**Dataset entries:**
**config.mk**
```make
export PLATFORM = sky130hd
export DESIGN_NAME = pcvr_div_step
export DESIGN_NICKNAME = d
export VERILOG_FILES = /design/src/hw/rtl/pcvr_pkg.sv /design/src/hw/rtl/pcvr_div_step.sv
export SDC_FILE = /design/constraint.sdc
export NUM_CORES = 1
export LEC_CHECK = 0
export ABC_AREA = 1
export BUFFER_PORTS_ARGS = -buffer_cell sky130_fd_sc_hd__buf_2
export CELL_PAD_IN_SITES_DETAIL_PLACEMENT = 2
export CELL_PAD_IN_SITES_GLOBAL_PLACEMENT = 2
export CORE_AREA = 3 3 296 298
export CTS_BUF_LIST = sky130_fd_sc_hd__clkbuf_8
export DETAILED_ROUTE_END_ITERATION = 10
export DIE_AREA = 0 0 299 301
export GPL_TIMING_DRIVEN = 1
export PLACE_DENSITY_LB_ADDON = 0.1
export SETUP_SLACK_MARGIN = 0.15
export SYNTH_ARGS = -nofsm -noshare
export SYNTH_HDL_FRONTEND = slang
export SYNTH_SLANG_ARGS = --single-unit
```
**constraint.sdc**
```tcl
create_clock -name clk -period 23.1 [get_ports clk]
set_input_delay 1.155 -clock clk [delete_from_list [all_inputs] [get_ports clk]]
set_output_delay 1.155 -clock clk [all_outputs]
set_load 0.02 [all_outputs]
```
**src/hw/rtl/pcvr_pkg.sv**
```systemverilog
// pcvr_pkg: widths, the word that travels down the pipeline and the saturation helper
// used by the front end, the divider steps and the back end of the contact velocity resolve unit; no dependencies
package pcvr_pkg;

  localparam int VW  = 32;  // velocity, signed q16.16
  localparam int NW  = 16;  // normal component, signed q2.14
  localparam int IW  = 31;  // inverse mass, unsigned q15.16
  localparam int EW  = 17;  // restitution, q1.16
  localparam int DVW = 36;  // velocity change magnitude
  localparam int QW  = 33;  // mass ratio quotient, q1.32 up to 1.0
  localparam int RW  = 32;  // divider remainder
  localparam int DW  = 40;  // per-axis velocity delta
  localparam int DIV_STEPS = 32;

  typedef logic [2:0][VW-1:0] vec3_t;
  typedef logic [2:0][NW-1:0] nrm3_t;

  // word between the front end, the divider steps and the back end
  typedef struct packed {
    vec3_t           v1;
    vec3_t           v2;
    nrm3_t           n;
    logic [DVW-1:0]  dv;
    logic [VW-1:0]   total;
    logic [RW-1:0]   rem;
    logic [QW-1:0]   quo;
    logic            applied;
    logic            swap;
  } pkt_t;

  function automatic logic [VW-1:0] sat32(input logic signed [DW+1:0] x);
    logic signed [DW+1:0] hi;
    logic signed [DW+1:0] lo;
    hi = (DW+2)'(signed'(33'sh0_7FFF_FFFF));
    lo = (DW+2)'(signed'(33'sh1_8000_0000));
    if (x > hi) begin
      return 32'h7FFF_FFFF;
    end else if (x < lo) begin
      return 32'h8000_0000;
    end else begin
      return x[VW-1:0];
    end
  endfunction

endpackage

```
**src/hw/rtl/pcvr_div_step.sv**
```systemverilog
// pcvr_div_step: one registered restoring-division step, one quotient bit
// uses pcvr_pkg
module pcvr_div_step (
  input  logic           clk,
  input  logic           rst_n,
  input  logic           up_valid,
  output logic           up_ready,
  input  pcvr_pkg::pkt_t up_pkt,
  output logic           dn_valid,
  input  logic           dn_ready,
  output pcvr_pkg::pkt_t dn_pkt
);
  import pcvr_pkg::*;

  pkt_t        pkt_r, pkt_nxt;
  logic        vld_r;
  logic [RW:0] rem2;
  logic [RW:0] diff;
  logic        ge;

  assign up_ready = !vld_r || dn_ready;

  always_comb begin
    rem2 = {up_pkt.rem, 1'b0};
    diff = rem2 - {1'b0, up_pkt.total};
    ge   = (rem2 >= {1'b0, up_pkt.total});
    pkt_nxt     = up_pkt;
    pkt_nxt.rem = ge ? diff[RW-1:0] : rem2[RW-1:0];
    pkt_nxt.quo = {up_pkt.quo[QW-2:0], ge};
  end

  always_ff @(posedge clk) begin
    if (!rst_n) begin
      vld_r <= 1'b0;
    end else if (up_ready) begin
      vld_r <= up_valid;
    end
  end

  always_ff @(posedge clk) begin
    if (up_ready && up_valid) pkt_r <= pkt_nxt;
  end

  assign dn_valid = vld_r;
  assign dn_pkt   = pkt_r;

endmodule

```
Yosys cells after proc, flatten, opt, wreduce, memory -nomap -nowiden
Cells that the tools add are included.
- bits in registers: 376
- input port bits: 379
- output and inout port bits: 377
- word-level logic and storage cells: 23
- add/subtract/negate cells: 1
- magnitude comparators: 1
- muxes and demuxes: 1
- reductions and logical operators: 3
- operators with widths (cell ; number):
    33-bit by 32-bit greater-or-equal comparator with 1-bit output ; 1
    32-bit two-way mux ; 1
    32-bit subtractor ; 1
    1-bit logical AND ; 1
    1-bit logical NOT ; 1
    1-bit logical OR ; 1

Logic depth before layout (Yosys ltp)
- word-level depth: 3
- mapped depth: 16

Least setup slack after synthesis
No wires, ideal clock.
- kind: input port to flip-flop
- start: input port up_valid
- end: register pkt_r (netlist bit dn_pkt[0]), enable pin
- arrival time: 19149 ps
- required time: 21861 ps
- slack: 2712 ps
- stages on the path: 2
- buffers on the path: 0
- cell sequence: inv_1 -> a21oi_1
- word-level cells in the longest chain between the ends: 1
- RTL lines (element ; line ; RTL):
    start: declaration ; pcvr_div_step.sv:6 ; input logic up_valid,
    1-bit logical AND ; pcvr_div_step.sv:41 ; if (up_ready && up_valid) pkt_r <= pkt_nxt;
    end signal: assignment ; pcvr_div_step.sv:41 ;
    end: declaration ; pcvr_div_step.sv:15 ; pkt_t pkt_r, pkt_nxt;
Every way passes these cells.
A chain may end at the register's enable or synchronous reset.

Final worst setup path
- start: input port up_valid
- end: register pkt_r (netlist bit dn_pkt[243]), enable pin
Same word-level chain as after synthesis.

==> summary.txt <==
Layout cells sized above 1 -> 0.457
Core area -> 85100 um^2
I/O Pins -> 756
Maxcap violations -> 0
Critical Path End -> dn_pkt[243]$_DFFE_PP_
Post-synthesis cell type count -> 29
GRT Max-Usage Layer -> met2
Row cnt -> 107
Setup CP Type -> input pin to flip-flop
Clk_lat worst skew -> 0.66 ns
Worst Clk Skew -> 0.0502 ns
Post-synth top area cell -> edfxtp_1
Routing usage on met3 -> 0.0591
Final net count -> 2270
H-tree depth -> 3
Async SR Flop Fraction -> 0
Wirelength per Cell -> 24.7 um
Crit path launch -> up_valid
Clock transition at path regs -> 0.06 ns
Hold Crit Class -> flip-flop to flip-flop
Initial DRC count -> 485
Worst Slack Setup Final -> 19.57 ns
Die area -> 90000 um^2
Fmax -> 0.284 GHz
Area grow syn2layout -> 46.4%
CTS tree -> yes
Count leader, synth -> edfxtp_1
Synth Register Bits -> 376
Synth top cells by count -> 375 x edfxtp_1, 277 x nand2_1, 151 x inv_1
CTS resizes -> 0
FF-to-FF End -> dn_pkt[243]$_DFFE_PP_
Slew HR -> 0.258
Reg2Reg Depth -> 4
Synth area leaders -> edfxtp_1 78%, nand2_1 7.2%, inv_1 3.9%
Type of destination of the critical path -> flip-flop
Min Hold Slack -> 0.648 ns
Initial antenna violation count -> 42
Vias in the first global route -> 12200
Post-route cell area -> 21100 um^2
Post-DP Area -> 19600 um^2
Initial core utilization -> 0.170
Clock buffer count from CTS -> 77
Max FO, Critical Path -> 70
Critical Path, Cell by Cell -> buf_2 -> inv_1 -> a21oi_4 -> buf_4 -> buf_4 -> buf_4
Syn nets -> 1440
Via density -> 3.67
Slowest stage cell, crit path -> buf_4
Fillers -> 9614
Yosys warning count -> 0
Final wirelength -> 76000 um
Final-report max-slew violation count -> 0
# DRC -> 0
Met1 Resource Use GR -> 0.180
Startpoint types -> input pin
DRT Pass-1 Iters -> 4
Post-CTS setup repair buffer count -> 0
Gr usage total -> 0.162
Outcome -> finished, final reports clean
Mapped Area -> 14400 um^2
Cts hold-fix bufs -> 0
Final setup TNS -> 0 ns
Pleak -> 9.62 nW
WP data arrival -> 3.79 ns
Congestion Overflow GR -> 0
Most used cell, CP -> buf_4
Chip Width -> 299 um
Top cell type's share of synthesized area -> 0.779
Clock buffer depth -> 3
Number of enable flip-flop cells after synthesis -> 375
Unrepaired setup endpoints after global routing -> false
VDD IR max -> 0.0000293 V
First-pass GRT wire length -> 101000 um
Worst path required time -> 23.37 ns
# clock sinks -> 376
Worst R2R Setup Slack -> 19.91 ns
Synth Flop Type -> edfxtp_1
Final Hold Fails -> 0
Mean post-synth cell area -> 14.1 um^2
Setup violations, final -> 0
Power Density -> 83.3 nW/um^2
Clk root buf -> clkbuf_8
Reg2Reg Launch Point -> dn_valid$_SDFFE_PN0N_
DP HPWL -> 63400 um
Final ANT Viol Nets -> 0
Final min period -> 3.53 ns
Final period utilization -> 0.153
Total number of vias -> 11300
GPL Wtd Cong -> 0.866
Gate Count Post-Synth -> 1028
Met2 Resource Use GR -> 0.286
Largest net degree at the start of global routing -> 80
Register area share after synthesis -> 0.781
Place WS -> 18.83 ns
Slew @ Worst Pin -> 1.11 ns
Worst path max stage delay -> 0.85 ns
Port Buffers -> 754
Die H -> 301 um
## per-layer routing
layer,vias to the layer above,wire (um)
li1,5201,-
met1,5495,29000
met2,440,39100
met3,145,5970
met4,10,1920
met5,-,58
## cells by family after synthesis
| logic type | share of synthesized area |
|---|---|
| AND/OR/NAND/NOR | 0.127 |
| flip-flops | 0.781 |
| buffers and inverters | 0.0448 |
| adder cells (fa/ha/maj) | 0.0291 |
| AO/OA/AOI/OAI | 0.00987 |
| XOR/XNOR | 0.00849 |
## registers in the layout (all words and copies together) (netlist names)
| name | flops |
|---|---|
| dn_pkt | 375 |
| dn_valid | 1 |
## worst min-delay path by stage
stage	from	end	slack [ns]	cells after the start
finish	dn_valid$_SDFFE_PN0N_	dn_valid$_SDFFE_PN0N_	0.65	2
global route	up_pkt[345]	dn_pkt[345]$_DFFE_PP_	0.59	1
CTS	up_pkt[345]	dn_pkt[345]$_DFFE_PP_	0.57	1
detailed placement	dn_valid$_SDFFE_PN0N_	dn_valid$_SDFFE_PN0N_	0.63	2
global placement	dn_valid$_SDFFE_PN0N_	dn_valid$_SDFFE_PN0N_	0.62	2
floorplan	dn_valid$_SDFFE_PN0N_	dn_valid$_SDFFE_PN0N_	0.73	2
## cells in the final DEF, fill, tap and decap left out, drive strengths merged
cell	netlist	layout
a21boi	1	1
a21o	2	2
a21oi	23	23
and2	8	8
buf	10	761
bufinv	0	5
clkbuf	0	77
clkinv	0	25
clkinvlp	0	2
dfxtp	1	1
diode	0	17
edfxtp	375	375
fa	1	1
ha	32	32
inv	151	177
nand2	282	282
nand3	66	66
nand3b	10	10
nand4	3	3
nor2	39	39
nor3	9	9
o21ai	1	1
xnor2	1	1
xor2	13	13
## where the power goes
part / internal (mW) / total [mW] / switching [mW]
Clock: 0.369 / 0.685 / 0.316
Combinational: 0.0770 / 0.258 / 0.181
Sequential: 0.806 / 0.818 / 0.0117
## layout make-up
type	instances	area, um^2	share of cell area
Antenna cell	17	42.5	0.00201
Clock inverter	58	409	0.0193
Timing Repair Buffer	761	3830	0.181
Multi-Input combinational cell	491	2530	0.120
Sequential cell	376	11300	0.533
Tap cell	1144	1430	0.0677
Inverter	151	567	0.0268
Clock buffer	77	1060	0.0501
## critical path, delay by kind of cell
family	cells	cell delay [ns]
compound gates	1	0.14
buf+inv	5	2.38
## metrics by stage
step / power (mW) / std cells / utilization
floorplan: 0.989 / 1028 / -
global placement: 1.10 / 2923 / 0.231
detailed placement: 1.10 / 2923 / 0.231
CTS: 1.81 / 3058 / 0.248
global route: 1.86 / 3064 / 0.248
finish: 1.76 / 3075 / 0.248
No activity file was read; power rests on OpenSTA's default activity.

**What to do:**
The expected answer is the lines from the one containing "Combinational: 0.0770 / 0.258 / 0.181" through the end of the material, reproduced exactly with both ends kept.

**Answer box:**
Combinational: 0.0770 / 0.258 / 0.181
Sequential: 0.806 / 0.818 / 0.0117
## layout make-up
type	instances	area, um^2	share of cell area
Antenna cell	17	42.5	0.00201
Clock inverter	58	409	0.0193
Timing Repair Buffer	761	3830	0.181
Multi-Input combinational cell	491	2530	0.120
Sequential cell	376	11300	0.533
Tap cell	1144	1430	0.0677
Inverter	151	567	0.0268
Clock buffer	77	1060	0.0501
## critical path, delay by kind of cell
family	cells	cell delay [ns]
compound gates	1	0.14
buf+inv	5	2.38
## metrics by stage
step / power (mW) / std cells / utilization
floorplan: 0.989 / 1028 / -
global placement: 1.10 / 2923 / 0.231
detailed placement: 1.10 / 2923 / 0.231
CTS: 1.81 / 3058 / 0.248
global route: 1.86 / 3064 / 0.248
finish: 1.76 / 3075 / 0.248
No activity file was read; power rests on OpenSTA's default activity.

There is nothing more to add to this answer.